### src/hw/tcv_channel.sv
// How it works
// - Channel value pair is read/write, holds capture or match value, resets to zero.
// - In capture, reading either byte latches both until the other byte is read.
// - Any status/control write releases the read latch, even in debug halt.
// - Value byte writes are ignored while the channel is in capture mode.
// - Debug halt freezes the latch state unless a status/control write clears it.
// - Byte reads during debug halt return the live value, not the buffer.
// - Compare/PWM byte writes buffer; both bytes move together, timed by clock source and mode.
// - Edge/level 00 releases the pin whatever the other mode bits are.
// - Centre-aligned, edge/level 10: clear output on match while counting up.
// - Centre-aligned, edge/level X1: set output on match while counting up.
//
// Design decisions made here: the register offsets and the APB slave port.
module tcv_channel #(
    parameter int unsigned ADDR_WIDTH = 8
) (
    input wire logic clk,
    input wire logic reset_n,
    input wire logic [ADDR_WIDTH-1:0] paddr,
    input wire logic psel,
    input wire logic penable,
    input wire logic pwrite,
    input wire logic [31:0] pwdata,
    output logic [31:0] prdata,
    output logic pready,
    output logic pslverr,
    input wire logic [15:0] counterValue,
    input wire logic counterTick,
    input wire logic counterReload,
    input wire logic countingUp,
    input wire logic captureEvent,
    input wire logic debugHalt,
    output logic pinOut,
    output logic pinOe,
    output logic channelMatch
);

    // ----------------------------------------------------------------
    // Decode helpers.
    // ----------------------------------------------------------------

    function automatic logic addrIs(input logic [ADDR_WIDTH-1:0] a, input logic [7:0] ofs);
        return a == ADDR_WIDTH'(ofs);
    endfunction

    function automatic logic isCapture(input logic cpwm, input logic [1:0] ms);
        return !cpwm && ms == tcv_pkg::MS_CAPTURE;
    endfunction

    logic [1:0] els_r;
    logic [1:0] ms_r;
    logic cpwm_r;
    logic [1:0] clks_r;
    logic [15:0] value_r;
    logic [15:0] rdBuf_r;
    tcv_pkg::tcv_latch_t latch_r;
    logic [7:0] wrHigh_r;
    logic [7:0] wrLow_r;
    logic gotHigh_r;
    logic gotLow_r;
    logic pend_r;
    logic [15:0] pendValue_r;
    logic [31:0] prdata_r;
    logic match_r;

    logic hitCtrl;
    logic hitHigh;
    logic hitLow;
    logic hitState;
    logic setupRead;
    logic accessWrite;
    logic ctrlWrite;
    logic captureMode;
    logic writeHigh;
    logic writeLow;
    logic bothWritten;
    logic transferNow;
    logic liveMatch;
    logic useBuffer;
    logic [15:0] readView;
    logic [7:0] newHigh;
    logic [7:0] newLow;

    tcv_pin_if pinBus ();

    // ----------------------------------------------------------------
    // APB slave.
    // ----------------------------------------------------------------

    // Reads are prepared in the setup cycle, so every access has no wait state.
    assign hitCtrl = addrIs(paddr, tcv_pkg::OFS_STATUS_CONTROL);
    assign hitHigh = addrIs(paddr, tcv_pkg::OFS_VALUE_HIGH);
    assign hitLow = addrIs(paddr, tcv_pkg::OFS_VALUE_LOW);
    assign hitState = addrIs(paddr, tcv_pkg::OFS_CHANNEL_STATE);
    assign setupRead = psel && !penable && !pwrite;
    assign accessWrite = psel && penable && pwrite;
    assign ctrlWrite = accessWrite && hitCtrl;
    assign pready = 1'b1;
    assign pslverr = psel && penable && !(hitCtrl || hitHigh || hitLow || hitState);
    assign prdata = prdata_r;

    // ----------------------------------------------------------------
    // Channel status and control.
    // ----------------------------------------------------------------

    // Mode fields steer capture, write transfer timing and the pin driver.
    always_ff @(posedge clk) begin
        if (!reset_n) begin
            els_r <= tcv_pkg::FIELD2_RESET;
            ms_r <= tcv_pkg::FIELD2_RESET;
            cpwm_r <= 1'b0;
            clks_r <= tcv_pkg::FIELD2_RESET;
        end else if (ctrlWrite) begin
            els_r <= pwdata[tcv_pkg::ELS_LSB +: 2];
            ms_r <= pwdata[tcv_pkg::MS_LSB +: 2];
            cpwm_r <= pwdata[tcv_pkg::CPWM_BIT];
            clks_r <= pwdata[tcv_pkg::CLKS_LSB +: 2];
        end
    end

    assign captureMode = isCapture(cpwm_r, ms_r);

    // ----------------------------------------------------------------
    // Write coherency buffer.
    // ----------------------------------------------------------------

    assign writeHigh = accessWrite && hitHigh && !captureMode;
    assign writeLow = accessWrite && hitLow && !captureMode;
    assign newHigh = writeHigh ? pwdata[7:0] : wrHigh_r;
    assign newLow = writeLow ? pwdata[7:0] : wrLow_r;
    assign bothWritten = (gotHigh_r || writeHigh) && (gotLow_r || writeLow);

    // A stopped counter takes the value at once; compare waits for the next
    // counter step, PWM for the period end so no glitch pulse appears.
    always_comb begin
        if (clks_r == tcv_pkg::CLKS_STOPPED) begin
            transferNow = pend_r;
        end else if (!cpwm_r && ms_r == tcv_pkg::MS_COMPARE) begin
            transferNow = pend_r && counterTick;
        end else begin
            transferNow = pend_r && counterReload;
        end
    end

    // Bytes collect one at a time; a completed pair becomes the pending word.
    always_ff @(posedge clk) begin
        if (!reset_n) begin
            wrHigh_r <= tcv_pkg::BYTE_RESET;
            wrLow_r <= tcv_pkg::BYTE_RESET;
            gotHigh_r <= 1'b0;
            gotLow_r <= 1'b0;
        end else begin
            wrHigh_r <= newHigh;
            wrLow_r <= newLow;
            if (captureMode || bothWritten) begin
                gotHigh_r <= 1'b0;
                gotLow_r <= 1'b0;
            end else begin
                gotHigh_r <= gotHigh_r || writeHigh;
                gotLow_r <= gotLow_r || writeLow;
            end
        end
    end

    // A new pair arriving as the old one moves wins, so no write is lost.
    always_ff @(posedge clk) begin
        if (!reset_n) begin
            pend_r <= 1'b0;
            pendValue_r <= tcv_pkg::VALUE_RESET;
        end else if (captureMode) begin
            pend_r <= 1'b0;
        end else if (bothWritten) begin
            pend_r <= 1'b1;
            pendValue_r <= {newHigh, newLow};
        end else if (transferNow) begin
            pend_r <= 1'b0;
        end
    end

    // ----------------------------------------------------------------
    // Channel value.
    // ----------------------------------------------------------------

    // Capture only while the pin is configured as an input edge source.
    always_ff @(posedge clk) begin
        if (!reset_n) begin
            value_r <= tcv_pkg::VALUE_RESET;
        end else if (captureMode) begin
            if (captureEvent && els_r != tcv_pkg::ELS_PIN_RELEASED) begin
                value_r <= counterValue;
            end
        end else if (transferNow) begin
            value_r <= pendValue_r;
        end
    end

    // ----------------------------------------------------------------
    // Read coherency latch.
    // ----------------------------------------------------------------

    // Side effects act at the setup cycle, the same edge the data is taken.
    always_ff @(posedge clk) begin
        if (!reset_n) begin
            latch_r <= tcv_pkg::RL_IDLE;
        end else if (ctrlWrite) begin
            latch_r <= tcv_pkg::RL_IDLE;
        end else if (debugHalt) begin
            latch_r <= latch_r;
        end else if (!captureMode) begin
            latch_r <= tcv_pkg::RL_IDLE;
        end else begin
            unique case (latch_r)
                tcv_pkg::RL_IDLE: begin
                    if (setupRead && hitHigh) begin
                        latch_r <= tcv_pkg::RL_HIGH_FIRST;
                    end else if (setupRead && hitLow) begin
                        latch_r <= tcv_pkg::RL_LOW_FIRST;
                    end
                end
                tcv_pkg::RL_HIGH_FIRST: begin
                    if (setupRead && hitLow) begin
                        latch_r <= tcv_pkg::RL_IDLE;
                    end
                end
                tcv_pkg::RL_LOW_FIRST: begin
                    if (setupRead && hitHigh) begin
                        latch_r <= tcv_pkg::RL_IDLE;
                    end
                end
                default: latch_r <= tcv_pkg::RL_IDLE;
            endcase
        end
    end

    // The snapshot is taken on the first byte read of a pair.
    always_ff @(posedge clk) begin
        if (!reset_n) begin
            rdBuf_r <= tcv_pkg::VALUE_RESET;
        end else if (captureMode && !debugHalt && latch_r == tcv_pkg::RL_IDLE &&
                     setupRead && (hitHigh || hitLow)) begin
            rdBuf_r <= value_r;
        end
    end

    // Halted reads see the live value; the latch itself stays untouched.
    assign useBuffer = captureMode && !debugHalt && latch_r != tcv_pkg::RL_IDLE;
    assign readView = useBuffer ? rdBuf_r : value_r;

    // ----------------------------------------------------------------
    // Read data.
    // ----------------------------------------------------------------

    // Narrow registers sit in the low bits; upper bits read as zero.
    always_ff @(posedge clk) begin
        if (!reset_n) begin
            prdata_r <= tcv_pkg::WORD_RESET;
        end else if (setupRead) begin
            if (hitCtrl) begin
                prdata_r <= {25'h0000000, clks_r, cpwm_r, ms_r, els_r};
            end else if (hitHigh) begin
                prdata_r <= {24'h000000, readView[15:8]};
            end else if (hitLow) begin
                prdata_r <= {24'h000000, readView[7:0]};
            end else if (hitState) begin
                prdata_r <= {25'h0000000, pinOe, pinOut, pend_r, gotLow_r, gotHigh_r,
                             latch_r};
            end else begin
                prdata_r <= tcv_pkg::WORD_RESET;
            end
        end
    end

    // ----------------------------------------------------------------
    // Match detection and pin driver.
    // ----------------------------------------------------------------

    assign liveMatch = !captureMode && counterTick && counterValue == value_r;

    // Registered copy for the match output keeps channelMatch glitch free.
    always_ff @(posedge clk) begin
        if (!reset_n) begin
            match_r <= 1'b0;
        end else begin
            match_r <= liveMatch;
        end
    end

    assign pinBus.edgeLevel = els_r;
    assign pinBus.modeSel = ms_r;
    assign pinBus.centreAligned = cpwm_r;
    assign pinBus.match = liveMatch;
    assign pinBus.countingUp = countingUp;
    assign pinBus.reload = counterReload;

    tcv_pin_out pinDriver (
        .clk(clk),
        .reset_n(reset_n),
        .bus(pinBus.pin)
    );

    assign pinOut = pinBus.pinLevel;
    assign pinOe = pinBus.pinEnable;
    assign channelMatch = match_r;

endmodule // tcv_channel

━━━━━━━━━━━━━━━━━━━━

▶ _What the exercise asks_
Filter the listing above for the string "pwrite" and copy every matching line.

▶ _Your solution_
    input wire logic pwrite,
    assign setupRead = psel && !penable && !pwrite;
    assign accessWrite = psel && penable && pwrite;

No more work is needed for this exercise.